**GIVEN ENTRIES:**
--------------------

This is an optimization exercise on Yosys and OpenROAD, whose aim is small area, a short achievable clock period and few clock cycles per item, not a production implementation.
The RTL was checked by simulation tests, not by an equivalence proof against the original design.

`design/flow/config.mk`:
```
export PLATFORM = sky130hd
export DESIGN_NAME = zlc_blkcomp
export DESIGN_NICKNAME = zlc_blkcomp
export VERILOG_FILES = /design/flow/design.v
export SDC_FILE = /design/flow/constraint.sdc
export NUM_CORES = 4
export LEC_CHECK = 0
export CAP_MARGIN = 20
export CORE_MARGIN = 2
export CORE_UTILIZATION = 40
export SLEW_MARGIN = 20
```
`design/flow/constraint.sdc`:
```
create_clock -name core_clock -period 40.0 [get_ports {clk}]
set_input_delay 8.0000 -clock core_clock [delete_from_list [all_inputs] [get_ports {clk}]]
set_output_delay 8.0000 -clock core_clock [all_outputs]
set_load 0.01 [all_outputs]
```
What follows belongs to an exercise in optimizing a design on an open flow for small area; a production flow would make more cautious choices.
Function was checked by simulation only, so behaviour that the tests miss may differ from the original.
Power and IR drop assume default switching activity.

<file path="config.mk">
export PLATFORM = sky130hd
export DESIGN_NAME = kt_seq_engine
export DESIGN_NICKNAME = kt_seq_engine
export VERILOG_FILES = /design/flow/design.v
export SDC_FILE = /design/flow/constraint.sdc
export NUM_CORES = 4
export LEC_CHECK = 0
export CAP_MARGIN = 20
export CORE_MARGIN = 2
export CORE_UTILIZATION = 40
export PLACE_DENSITY = 0.6
export SLEW_MARGIN = 20
</file>
<file path="constraint.sdc">
create_clock -name core_clock -period 10.0 [get_ports {clk}]
set_input_delay 2.0000 -clock core_clock [delete_from_list [all_inputs] [get_ports {clk}]]
set_output_delay 2.0000 -clock core_clock [all_outputs]
set_load 0.01 [all_outputs]
</file>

--------------------

**WHAT IS BEING ASKED:**
Nothing but the lines from the one that contains "set_input_delay 2.0000 -clock" through the last line of the entries should appear in your reply, each repeated exactly.

**SOLUTION BELOW:**
set_input_delay 2.0000 -clock core_clock [delete_from_list [all_inputs] [get_ports {clk}]]
set_output_delay 2.0000 -clock core_clock [all_outputs]
set_load 0.01 [all_outputs]
</file>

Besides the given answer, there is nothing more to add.